**Your objective**. Look through the entries for the string "past", and copy each line that holds it.

**Information**.
↓↓↓
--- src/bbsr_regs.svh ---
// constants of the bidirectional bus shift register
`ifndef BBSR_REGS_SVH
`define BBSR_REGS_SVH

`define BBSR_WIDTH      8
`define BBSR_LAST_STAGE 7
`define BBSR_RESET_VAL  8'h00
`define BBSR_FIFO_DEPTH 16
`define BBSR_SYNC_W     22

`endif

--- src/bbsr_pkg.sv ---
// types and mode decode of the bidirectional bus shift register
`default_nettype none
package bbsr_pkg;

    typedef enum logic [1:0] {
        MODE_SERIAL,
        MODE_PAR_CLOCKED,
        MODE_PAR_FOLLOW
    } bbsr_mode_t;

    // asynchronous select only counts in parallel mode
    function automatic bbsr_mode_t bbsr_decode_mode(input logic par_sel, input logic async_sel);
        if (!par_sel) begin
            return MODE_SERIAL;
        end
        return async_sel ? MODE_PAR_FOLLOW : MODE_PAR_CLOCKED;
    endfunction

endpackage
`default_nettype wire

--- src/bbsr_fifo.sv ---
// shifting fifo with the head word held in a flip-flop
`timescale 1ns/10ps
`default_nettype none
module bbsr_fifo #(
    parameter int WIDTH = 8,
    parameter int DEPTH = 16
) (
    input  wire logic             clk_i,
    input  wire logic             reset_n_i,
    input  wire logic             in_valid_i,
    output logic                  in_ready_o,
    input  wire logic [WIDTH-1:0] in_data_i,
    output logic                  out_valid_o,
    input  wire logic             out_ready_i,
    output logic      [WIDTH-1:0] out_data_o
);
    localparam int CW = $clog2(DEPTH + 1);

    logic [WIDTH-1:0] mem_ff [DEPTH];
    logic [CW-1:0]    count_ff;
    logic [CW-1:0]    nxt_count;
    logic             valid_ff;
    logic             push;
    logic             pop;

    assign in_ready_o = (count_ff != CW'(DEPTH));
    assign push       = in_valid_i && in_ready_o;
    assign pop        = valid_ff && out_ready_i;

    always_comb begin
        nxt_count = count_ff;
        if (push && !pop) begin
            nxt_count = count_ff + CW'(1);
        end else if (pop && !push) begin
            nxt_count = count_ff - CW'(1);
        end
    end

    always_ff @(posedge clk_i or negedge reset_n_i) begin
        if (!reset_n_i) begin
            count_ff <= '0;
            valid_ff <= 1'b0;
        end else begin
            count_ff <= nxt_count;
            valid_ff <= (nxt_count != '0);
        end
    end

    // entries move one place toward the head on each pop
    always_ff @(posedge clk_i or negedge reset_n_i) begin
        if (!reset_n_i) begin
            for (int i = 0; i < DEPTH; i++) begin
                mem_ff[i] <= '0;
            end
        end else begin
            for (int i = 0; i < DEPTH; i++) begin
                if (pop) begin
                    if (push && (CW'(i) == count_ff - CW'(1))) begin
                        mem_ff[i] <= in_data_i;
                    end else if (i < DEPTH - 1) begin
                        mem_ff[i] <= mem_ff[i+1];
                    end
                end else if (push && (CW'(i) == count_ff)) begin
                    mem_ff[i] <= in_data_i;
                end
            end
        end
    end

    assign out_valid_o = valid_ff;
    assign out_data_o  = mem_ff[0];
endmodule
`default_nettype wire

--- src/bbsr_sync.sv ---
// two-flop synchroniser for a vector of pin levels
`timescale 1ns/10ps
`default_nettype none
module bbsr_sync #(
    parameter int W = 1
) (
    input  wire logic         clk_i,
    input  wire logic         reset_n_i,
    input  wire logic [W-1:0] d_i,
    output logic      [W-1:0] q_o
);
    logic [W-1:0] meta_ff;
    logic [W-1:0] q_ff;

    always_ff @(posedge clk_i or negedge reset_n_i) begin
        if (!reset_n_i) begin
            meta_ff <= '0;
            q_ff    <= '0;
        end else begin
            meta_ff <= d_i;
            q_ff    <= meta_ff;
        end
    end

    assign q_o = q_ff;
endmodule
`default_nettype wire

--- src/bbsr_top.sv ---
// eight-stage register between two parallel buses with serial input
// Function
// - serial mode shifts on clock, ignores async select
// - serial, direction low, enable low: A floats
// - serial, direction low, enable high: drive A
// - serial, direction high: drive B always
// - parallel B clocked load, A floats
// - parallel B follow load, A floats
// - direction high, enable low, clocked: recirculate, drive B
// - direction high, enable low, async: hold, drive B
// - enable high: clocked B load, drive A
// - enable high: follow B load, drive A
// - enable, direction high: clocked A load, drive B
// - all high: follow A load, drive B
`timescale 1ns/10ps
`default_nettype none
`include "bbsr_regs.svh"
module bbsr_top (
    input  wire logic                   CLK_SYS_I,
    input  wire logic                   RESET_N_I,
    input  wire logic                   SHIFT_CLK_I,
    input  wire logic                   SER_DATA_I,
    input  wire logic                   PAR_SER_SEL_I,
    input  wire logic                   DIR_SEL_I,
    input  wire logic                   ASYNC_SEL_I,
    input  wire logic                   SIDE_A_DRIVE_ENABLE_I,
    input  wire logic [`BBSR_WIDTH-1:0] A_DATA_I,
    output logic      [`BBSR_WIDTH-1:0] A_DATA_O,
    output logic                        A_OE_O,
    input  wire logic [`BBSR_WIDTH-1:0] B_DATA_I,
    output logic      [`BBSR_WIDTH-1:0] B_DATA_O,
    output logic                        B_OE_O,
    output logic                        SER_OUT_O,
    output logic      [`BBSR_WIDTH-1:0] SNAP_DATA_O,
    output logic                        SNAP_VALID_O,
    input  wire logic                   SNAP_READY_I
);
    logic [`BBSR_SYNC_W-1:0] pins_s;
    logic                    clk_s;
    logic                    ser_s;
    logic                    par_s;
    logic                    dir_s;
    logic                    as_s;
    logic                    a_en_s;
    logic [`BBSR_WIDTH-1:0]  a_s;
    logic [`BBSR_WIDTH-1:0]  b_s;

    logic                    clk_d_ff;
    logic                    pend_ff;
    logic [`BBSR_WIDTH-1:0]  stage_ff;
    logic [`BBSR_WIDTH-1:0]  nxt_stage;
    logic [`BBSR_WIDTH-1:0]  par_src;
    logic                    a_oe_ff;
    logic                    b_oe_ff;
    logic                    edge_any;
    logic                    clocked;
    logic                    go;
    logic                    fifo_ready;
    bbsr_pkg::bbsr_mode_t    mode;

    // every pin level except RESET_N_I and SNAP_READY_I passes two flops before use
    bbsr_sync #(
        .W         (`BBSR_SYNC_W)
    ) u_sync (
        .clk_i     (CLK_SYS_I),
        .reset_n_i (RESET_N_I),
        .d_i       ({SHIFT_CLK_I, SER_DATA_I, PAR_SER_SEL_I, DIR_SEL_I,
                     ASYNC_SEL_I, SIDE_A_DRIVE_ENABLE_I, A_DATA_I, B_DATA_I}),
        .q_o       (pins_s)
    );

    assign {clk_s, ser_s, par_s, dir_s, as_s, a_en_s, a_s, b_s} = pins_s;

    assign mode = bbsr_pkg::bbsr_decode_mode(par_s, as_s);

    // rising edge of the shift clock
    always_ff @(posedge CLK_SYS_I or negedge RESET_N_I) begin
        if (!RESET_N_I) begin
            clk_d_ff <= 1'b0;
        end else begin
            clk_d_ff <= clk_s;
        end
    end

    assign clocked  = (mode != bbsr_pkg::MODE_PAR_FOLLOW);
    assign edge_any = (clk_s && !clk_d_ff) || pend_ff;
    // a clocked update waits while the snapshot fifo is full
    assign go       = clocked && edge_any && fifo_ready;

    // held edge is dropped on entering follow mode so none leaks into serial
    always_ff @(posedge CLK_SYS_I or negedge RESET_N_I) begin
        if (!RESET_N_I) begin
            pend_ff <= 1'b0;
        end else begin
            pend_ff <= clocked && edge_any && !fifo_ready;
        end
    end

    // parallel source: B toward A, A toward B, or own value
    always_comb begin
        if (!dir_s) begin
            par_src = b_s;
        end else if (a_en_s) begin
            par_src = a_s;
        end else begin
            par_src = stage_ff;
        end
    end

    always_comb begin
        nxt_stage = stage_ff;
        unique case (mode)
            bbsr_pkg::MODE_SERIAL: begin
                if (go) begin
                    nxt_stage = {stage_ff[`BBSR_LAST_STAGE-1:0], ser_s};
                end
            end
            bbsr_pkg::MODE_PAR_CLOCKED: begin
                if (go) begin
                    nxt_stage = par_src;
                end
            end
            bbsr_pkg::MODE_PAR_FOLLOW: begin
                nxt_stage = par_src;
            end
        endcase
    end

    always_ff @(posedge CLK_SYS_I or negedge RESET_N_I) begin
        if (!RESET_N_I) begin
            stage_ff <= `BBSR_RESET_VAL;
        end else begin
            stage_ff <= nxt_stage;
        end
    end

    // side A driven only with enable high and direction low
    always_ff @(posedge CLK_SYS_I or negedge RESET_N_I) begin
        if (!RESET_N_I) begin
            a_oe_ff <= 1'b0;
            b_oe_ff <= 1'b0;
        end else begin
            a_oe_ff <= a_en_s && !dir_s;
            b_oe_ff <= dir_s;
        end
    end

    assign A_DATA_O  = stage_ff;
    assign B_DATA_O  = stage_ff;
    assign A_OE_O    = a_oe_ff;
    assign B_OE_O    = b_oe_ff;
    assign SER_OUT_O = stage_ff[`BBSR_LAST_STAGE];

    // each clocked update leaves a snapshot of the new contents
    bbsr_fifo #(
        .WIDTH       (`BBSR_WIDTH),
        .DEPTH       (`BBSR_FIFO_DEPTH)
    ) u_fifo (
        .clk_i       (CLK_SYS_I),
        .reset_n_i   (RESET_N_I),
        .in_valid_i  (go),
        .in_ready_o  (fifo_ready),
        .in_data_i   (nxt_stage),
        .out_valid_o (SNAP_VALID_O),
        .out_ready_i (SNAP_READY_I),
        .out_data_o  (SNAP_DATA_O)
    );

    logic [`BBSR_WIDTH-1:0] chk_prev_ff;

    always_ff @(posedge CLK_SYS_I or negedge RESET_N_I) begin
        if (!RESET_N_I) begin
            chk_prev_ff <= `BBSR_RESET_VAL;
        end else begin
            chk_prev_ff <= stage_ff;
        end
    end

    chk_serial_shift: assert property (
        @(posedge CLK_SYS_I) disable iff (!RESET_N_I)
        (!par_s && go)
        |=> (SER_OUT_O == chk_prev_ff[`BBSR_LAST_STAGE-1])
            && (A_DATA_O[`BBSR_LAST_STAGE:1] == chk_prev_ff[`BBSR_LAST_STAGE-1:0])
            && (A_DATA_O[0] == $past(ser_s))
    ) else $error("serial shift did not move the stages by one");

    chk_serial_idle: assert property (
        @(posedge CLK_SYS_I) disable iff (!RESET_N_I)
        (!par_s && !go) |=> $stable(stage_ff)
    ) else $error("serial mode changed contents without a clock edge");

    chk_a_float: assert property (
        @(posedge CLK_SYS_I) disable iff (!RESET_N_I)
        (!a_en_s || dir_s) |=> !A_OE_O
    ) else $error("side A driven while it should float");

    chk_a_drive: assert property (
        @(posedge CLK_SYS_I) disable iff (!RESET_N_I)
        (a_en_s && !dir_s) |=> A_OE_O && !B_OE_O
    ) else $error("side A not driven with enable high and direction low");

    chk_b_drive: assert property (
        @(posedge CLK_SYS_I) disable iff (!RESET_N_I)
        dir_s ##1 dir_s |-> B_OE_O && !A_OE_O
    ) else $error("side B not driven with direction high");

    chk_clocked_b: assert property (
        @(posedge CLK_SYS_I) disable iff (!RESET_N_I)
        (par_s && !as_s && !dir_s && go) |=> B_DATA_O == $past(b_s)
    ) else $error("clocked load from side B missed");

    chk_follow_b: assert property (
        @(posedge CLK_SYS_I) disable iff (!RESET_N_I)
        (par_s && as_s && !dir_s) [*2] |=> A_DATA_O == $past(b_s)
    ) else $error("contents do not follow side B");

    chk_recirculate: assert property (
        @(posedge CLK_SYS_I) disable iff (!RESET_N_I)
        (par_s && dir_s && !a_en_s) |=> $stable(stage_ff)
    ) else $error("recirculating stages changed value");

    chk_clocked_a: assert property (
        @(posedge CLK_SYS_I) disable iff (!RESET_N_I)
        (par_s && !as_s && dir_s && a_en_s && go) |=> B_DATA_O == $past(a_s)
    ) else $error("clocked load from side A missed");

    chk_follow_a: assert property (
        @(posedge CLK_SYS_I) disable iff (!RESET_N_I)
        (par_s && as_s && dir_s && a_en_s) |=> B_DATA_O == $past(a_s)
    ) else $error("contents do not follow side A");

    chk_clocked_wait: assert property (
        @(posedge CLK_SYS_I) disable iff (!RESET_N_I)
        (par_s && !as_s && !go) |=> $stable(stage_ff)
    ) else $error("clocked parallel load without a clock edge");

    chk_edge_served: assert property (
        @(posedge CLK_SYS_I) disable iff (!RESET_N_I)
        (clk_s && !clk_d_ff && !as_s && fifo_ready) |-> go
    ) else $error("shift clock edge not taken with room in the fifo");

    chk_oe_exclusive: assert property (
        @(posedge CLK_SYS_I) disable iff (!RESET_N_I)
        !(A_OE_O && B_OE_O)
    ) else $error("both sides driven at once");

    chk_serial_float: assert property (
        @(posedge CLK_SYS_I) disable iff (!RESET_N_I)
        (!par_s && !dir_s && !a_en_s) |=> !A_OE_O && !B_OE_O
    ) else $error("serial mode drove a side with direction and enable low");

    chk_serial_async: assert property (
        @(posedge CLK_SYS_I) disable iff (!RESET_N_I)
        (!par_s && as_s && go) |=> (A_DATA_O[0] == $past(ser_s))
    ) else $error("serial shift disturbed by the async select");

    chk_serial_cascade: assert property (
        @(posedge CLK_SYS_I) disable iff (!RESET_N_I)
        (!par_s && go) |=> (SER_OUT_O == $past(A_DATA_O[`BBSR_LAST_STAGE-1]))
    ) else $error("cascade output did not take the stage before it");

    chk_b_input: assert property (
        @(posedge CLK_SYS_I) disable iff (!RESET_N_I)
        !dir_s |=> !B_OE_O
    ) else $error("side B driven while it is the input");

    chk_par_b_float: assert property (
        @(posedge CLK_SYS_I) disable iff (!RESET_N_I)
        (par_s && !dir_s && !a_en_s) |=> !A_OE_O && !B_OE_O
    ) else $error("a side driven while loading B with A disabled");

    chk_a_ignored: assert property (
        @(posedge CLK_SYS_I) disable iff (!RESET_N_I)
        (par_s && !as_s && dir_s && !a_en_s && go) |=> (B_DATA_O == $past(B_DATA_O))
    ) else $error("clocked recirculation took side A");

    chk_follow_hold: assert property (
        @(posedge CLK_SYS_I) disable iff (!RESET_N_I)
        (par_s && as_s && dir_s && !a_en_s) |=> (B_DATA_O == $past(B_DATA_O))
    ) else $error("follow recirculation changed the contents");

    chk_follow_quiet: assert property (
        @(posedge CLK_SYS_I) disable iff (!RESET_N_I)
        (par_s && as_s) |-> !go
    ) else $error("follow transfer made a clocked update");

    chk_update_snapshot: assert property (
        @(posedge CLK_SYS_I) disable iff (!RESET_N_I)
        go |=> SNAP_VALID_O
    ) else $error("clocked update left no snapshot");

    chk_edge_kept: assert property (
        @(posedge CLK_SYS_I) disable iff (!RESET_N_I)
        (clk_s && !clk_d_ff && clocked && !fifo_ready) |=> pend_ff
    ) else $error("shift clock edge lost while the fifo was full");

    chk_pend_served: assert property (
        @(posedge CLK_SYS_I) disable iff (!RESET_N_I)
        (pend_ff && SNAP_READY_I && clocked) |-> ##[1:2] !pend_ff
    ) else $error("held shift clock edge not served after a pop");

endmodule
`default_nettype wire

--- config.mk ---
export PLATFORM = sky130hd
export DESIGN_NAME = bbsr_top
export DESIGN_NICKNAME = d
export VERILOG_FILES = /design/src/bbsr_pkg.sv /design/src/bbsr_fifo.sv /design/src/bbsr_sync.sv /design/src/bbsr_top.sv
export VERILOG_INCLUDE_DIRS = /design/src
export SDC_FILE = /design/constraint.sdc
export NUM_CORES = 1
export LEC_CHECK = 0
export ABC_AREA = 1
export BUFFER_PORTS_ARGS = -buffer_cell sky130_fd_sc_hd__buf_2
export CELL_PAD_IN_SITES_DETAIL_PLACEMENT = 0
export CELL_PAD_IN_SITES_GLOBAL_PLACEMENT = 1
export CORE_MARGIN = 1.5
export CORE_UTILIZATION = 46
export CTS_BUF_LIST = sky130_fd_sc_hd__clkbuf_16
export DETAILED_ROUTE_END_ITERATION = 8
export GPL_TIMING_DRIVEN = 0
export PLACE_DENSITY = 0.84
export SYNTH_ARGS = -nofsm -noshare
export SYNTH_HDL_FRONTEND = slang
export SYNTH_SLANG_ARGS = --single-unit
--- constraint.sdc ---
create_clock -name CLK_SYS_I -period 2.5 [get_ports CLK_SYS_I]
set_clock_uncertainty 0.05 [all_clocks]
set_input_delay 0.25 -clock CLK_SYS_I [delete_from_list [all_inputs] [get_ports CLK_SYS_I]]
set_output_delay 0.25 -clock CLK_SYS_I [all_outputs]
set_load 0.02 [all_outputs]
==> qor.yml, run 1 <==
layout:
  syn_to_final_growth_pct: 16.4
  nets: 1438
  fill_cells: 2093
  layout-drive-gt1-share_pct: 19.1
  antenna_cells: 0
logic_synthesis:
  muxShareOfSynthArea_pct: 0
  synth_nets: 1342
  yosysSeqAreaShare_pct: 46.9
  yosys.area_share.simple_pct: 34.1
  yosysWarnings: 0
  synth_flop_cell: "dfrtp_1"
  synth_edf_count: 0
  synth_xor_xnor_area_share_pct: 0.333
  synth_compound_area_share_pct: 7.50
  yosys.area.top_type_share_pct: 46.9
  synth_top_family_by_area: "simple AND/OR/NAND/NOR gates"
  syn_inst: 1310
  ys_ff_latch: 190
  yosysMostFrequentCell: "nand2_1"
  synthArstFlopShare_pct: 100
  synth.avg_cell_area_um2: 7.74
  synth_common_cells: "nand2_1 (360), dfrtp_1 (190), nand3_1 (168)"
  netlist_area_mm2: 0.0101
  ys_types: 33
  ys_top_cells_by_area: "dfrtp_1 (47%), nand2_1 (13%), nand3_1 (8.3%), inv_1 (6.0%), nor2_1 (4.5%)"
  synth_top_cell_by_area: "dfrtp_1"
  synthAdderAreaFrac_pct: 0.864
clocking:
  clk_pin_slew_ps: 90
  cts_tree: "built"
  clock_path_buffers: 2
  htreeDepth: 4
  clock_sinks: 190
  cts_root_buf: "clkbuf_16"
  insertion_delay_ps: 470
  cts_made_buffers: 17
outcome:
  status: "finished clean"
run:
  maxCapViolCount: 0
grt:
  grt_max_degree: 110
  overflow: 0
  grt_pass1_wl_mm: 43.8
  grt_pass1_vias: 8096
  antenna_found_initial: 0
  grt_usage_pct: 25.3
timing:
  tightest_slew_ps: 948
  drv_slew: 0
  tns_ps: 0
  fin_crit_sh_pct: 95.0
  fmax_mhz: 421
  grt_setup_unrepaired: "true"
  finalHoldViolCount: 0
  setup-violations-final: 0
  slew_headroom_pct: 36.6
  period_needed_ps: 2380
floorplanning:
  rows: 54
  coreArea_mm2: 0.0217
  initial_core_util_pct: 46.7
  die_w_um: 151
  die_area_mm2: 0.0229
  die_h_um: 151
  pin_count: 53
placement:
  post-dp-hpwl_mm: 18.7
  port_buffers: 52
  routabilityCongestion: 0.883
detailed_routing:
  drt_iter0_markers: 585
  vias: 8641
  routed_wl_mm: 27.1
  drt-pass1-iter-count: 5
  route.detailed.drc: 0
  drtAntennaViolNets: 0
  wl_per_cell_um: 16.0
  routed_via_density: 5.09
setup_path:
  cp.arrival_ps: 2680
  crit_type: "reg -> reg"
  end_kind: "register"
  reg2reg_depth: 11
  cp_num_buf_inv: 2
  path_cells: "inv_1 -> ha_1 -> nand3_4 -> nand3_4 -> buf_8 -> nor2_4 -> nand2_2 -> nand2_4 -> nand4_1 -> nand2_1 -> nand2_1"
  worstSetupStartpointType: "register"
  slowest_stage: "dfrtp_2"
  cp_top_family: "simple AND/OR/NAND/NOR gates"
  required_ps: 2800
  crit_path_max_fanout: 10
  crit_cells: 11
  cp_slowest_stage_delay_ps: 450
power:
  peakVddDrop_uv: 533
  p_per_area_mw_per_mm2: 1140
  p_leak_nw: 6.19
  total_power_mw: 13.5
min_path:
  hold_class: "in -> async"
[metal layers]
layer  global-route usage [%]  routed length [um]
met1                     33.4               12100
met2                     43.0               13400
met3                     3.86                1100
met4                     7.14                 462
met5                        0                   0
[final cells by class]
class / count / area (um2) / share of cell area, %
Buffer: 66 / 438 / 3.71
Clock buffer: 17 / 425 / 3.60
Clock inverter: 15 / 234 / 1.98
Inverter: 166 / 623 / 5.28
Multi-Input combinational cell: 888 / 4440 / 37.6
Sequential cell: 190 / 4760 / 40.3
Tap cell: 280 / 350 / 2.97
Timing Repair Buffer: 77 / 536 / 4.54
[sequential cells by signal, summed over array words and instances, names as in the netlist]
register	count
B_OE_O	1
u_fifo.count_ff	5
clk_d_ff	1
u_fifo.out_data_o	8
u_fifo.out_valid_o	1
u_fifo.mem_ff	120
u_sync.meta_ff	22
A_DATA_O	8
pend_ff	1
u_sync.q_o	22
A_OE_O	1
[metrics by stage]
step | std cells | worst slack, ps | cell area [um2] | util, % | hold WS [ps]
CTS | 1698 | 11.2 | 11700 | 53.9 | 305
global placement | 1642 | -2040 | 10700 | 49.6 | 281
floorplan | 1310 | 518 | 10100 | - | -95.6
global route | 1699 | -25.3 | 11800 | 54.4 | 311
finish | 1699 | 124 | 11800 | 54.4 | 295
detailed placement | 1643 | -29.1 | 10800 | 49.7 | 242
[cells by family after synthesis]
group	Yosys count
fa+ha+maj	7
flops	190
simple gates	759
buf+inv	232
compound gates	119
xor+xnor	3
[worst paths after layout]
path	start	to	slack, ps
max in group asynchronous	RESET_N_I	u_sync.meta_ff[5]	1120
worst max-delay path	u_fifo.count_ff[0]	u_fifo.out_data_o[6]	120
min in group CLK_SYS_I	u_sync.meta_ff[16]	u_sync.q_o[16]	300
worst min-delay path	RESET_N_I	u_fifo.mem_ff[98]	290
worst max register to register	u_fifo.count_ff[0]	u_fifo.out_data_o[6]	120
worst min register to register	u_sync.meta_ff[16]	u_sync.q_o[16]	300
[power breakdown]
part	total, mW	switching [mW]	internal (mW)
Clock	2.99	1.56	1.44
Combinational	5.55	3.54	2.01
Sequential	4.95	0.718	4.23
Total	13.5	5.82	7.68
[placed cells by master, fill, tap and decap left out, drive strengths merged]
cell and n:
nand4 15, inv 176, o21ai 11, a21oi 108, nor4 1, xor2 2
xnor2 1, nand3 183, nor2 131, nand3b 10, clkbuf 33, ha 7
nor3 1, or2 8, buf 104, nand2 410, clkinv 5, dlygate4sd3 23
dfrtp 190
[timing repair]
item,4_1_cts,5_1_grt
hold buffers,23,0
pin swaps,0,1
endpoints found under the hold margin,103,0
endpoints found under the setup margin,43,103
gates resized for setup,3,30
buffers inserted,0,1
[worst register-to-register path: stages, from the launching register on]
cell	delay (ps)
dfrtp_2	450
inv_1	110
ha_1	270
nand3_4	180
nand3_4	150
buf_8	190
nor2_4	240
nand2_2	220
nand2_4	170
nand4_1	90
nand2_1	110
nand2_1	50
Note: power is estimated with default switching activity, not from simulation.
↑↑↑
**Written reply**.
            && (A_DATA_O[0] == $past(ser_s))
        (par_s && !as_s && !dir_s && go) |=> B_DATA_O == $past(b_s)
        (par_s && as_s && !dir_s) [*2] |=> A_DATA_O == $past(b_s)
        (par_s && !as_s && dir_s && a_en_s && go) |=> B_DATA_O == $past(a_s)
        (par_s && as_s && dir_s && a_en_s) |=> B_DATA_O == $past(a_s)
        (!par_s && as_s && go) |=> (A_DATA_O[0] == $past(ser_s))
        (!par_s && go) |=> (SER_OUT_O == $past(A_DATA_O[`BBSR_LAST_STAGE-1]))
        (par_s && !as_s && dir_s && !a_en_s && go) |=> (B_DATA_O == $past(B_DATA_O))
        (par_s && as_s && dir_s && !a_en_s) |=> (B_DATA_O == $past(B_DATA_O))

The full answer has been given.